● **WORK INSTRUCTIONS**
Both the line containing "logic [HW-1:0] hcount_q, hcount_d;" and the line containing "(vcount_q < VW'(V_SYNC));" belong to the span. Output exactly that span from the listing below, and nothing outside it.

● **TASK INPUT**
[Start of section]

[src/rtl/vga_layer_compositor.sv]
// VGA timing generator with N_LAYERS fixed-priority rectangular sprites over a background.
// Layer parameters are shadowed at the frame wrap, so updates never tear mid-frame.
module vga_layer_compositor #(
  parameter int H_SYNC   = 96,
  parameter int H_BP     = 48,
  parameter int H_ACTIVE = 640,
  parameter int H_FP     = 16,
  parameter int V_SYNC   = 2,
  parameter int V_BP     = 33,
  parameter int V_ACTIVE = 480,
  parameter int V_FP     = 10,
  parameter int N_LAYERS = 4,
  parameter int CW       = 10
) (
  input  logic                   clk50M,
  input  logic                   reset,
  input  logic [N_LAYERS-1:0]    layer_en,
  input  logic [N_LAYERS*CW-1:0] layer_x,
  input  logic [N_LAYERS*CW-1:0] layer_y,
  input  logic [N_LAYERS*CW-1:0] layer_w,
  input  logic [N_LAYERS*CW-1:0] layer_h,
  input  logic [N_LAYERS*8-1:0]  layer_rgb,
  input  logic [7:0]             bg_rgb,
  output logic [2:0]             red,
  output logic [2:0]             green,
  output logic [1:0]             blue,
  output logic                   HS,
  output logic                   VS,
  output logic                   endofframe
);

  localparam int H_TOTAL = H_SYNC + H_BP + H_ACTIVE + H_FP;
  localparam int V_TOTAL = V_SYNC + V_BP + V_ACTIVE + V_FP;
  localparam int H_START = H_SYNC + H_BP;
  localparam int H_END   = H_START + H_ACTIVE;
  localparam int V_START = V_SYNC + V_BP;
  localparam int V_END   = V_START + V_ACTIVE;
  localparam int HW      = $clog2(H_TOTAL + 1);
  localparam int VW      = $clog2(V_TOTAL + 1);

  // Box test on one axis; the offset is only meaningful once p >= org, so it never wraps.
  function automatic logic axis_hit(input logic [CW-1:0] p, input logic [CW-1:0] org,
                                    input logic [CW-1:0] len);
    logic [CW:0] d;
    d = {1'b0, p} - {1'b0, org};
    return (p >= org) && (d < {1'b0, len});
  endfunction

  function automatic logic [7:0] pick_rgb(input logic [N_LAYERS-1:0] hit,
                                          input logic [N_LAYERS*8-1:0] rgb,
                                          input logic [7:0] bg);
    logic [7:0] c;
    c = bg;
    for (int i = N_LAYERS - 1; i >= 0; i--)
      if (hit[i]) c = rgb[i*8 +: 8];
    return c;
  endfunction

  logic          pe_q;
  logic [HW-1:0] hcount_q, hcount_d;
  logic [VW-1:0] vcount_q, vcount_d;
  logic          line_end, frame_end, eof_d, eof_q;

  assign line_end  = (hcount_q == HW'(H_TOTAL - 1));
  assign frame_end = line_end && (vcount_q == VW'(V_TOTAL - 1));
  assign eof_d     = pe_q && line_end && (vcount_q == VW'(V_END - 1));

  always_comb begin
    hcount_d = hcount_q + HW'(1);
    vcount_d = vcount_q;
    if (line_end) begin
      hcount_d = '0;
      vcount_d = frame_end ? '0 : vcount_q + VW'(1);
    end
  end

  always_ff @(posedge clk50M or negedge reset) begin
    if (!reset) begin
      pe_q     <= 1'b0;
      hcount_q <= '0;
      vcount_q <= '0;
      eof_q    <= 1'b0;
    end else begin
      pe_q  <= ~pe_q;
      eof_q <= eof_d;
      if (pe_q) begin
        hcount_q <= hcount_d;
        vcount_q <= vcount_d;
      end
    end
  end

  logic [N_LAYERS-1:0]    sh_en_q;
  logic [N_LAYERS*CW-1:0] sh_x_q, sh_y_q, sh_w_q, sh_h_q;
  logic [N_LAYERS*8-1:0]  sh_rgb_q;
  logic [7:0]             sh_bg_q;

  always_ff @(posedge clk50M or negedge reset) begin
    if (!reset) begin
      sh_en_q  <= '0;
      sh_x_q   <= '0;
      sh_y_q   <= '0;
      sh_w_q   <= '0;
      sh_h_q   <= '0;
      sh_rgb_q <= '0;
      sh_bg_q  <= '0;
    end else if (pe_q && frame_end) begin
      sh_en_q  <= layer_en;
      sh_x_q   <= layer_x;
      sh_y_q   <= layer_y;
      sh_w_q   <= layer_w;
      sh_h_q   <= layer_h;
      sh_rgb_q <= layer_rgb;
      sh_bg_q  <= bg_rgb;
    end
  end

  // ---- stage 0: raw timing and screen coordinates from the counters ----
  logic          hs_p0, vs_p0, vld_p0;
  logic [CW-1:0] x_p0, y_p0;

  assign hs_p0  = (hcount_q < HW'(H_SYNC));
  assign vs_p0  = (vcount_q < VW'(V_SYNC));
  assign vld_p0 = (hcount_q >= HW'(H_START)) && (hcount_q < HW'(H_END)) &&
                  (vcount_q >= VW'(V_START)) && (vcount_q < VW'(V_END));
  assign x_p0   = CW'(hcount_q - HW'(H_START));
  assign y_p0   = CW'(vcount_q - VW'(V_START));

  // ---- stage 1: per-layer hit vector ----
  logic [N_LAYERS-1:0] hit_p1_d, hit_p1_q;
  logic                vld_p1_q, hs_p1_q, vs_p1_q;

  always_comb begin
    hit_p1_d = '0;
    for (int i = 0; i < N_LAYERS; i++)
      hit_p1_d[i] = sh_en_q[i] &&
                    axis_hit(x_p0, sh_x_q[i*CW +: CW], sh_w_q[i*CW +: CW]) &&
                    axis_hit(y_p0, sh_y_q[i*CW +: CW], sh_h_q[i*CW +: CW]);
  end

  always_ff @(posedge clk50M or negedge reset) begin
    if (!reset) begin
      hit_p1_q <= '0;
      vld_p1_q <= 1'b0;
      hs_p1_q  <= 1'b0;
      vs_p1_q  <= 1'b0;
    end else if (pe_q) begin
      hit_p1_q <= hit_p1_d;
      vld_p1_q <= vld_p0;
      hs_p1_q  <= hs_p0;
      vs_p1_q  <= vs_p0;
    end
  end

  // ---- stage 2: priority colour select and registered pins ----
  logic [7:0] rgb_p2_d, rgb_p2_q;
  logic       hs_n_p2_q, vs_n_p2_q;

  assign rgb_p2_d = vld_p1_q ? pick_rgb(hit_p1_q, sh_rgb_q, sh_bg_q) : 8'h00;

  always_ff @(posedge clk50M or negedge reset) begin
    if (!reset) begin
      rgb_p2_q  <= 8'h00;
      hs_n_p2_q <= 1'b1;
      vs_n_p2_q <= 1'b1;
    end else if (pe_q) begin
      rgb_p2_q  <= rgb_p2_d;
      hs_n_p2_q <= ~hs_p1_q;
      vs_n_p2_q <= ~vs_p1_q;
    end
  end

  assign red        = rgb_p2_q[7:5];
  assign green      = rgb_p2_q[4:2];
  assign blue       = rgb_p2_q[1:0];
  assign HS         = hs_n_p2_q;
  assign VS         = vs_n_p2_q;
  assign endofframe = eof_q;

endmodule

[End of section]

● **RESPONSE AREA**
  logic [HW-1:0] hcount_q, hcount_d;
  logic [VW-1:0] vcount_q, vcount_d;
  logic          line_end, frame_end, eof_d, eof_q;

  assign line_end  = (hcount_q == HW'(H_TOTAL - 1));
  assign frame_end = line_end && (vcount_q == VW'(V_TOTAL - 1));
  assign eof_d     = pe_q && line_end && (vcount_q == VW'(V_END - 1));

  always_comb begin
    hcount_d = hcount_q + HW'(1);
    vcount_d = vcount_q;
    if (line_end) begin
      hcount_d = '0;
      vcount_d = frame_end ? '0 : vcount_q + VW'(1);
    end
  end

  always_ff @(posedge clk50M or negedge reset) begin
    if (!reset) begin
      pe_q     <= 1'b0;
      hcount_q <= '0;
      vcount_q <= '0;
      eof_q    <= 1'b0;
    end else begin
      pe_q  <= ~pe_q;
      eof_q <= eof_d;
      if (pe_q) begin
        hcount_q <= hcount_d;
        vcount_q <= vcount_d;
      end
    end
  end

  logic [N_LAYERS-1:0]    sh_en_q;
  logic [N_LAYERS*CW-1:0] sh_x_q, sh_y_q, sh_w_q, sh_h_q;
  logic [N_LAYERS*8-1:0]  sh_rgb_q;
  logic [7:0]             sh_bg_q;

  always_ff @(posedge clk50M or negedge reset) begin
    if (!reset) begin
      sh_en_q  <= '0;
      sh_x_q   <= '0;
      sh_y_q   <= '0;
      sh_w_q   <= '0;
      sh_h_q   <= '0;
      sh_rgb_q <= '0;
      sh_bg_q  <= '0;
    end else if (pe_q && frame_end) begin
      sh_en_q  <= layer_en;
      sh_x_q   <= layer_x;
      sh_y_q   <= layer_y;
      sh_w_q   <= layer_w;
      sh_h_q   <= layer_h;
      sh_rgb_q <= layer_rgb;
      sh_bg_q  <= bg_rgb;
    end
  end

  // ---- stage 0: raw timing and screen coordinates from the counters ----
  logic          hs_p0, vs_p0, vld_p0;
  logic [CW-1:0] x_p0, y_p0;

  assign hs_p0  = (hcount_q < HW'(H_SYNC));
  assign vs_p0  = (vcount_q < VW'(V_SYNC));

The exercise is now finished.